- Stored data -
##########

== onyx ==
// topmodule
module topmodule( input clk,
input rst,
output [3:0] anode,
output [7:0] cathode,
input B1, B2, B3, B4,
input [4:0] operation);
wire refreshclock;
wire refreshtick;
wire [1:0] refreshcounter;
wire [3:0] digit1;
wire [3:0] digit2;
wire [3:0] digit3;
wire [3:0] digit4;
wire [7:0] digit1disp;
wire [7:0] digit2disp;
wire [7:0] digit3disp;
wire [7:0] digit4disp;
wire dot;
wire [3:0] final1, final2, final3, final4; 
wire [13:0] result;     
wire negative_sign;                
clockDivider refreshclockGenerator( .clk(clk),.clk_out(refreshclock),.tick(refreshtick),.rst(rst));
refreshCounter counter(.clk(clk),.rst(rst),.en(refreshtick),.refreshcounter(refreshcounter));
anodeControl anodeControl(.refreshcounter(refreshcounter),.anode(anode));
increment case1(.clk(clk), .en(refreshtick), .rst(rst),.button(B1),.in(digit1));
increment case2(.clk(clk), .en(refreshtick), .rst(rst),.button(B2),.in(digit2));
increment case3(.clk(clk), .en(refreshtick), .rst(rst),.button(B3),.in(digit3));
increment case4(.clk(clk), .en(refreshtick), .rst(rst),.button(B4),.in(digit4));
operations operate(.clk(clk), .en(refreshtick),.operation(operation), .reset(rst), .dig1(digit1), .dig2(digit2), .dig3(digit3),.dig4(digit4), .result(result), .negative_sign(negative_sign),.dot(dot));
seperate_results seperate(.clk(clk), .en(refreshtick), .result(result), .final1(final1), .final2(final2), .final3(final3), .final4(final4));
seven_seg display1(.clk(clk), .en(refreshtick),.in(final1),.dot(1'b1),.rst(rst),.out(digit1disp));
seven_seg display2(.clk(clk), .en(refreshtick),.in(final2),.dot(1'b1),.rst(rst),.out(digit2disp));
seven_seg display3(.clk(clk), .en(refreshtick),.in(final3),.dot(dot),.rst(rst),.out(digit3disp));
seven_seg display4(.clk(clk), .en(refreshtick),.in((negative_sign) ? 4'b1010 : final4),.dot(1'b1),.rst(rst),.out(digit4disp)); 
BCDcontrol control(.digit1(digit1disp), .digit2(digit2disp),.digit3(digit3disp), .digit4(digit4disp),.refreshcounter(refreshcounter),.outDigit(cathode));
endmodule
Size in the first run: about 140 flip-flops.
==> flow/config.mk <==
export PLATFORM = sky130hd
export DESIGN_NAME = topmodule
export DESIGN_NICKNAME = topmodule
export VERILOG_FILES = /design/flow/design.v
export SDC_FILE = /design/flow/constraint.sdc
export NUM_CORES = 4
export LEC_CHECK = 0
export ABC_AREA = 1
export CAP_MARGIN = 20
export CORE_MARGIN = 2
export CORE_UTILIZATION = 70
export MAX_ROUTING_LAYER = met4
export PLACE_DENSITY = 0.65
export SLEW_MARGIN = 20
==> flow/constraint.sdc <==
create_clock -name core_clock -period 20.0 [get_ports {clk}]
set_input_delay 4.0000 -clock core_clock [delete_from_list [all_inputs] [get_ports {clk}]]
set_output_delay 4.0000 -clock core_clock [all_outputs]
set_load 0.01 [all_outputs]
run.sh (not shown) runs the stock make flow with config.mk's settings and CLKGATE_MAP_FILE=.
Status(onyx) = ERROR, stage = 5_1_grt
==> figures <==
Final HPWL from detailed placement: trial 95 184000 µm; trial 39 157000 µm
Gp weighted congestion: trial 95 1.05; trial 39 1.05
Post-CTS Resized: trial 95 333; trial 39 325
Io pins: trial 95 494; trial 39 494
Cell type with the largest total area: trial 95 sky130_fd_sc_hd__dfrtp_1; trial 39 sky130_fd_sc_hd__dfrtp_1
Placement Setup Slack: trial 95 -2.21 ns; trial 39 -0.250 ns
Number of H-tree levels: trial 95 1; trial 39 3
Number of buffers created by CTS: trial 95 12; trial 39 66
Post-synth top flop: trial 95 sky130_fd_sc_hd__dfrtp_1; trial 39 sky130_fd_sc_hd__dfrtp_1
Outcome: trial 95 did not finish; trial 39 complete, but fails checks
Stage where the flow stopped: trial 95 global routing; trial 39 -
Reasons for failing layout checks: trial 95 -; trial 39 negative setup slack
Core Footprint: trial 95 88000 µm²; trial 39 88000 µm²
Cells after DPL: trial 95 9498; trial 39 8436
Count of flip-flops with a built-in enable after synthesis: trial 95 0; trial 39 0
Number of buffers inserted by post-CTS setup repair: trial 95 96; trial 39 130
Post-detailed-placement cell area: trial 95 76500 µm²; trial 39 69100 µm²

##########

- Task details -
Copy out the lines of the data where the word "Number" can be found.

- Final answer -
Number of H-tree levels: trial 95 1; trial 39 3
Number of buffers created by CTS: trial 95 12; trial 39 66
Number of buffers inserted by post-CTS setup repair: trial 95 96; trial 39 130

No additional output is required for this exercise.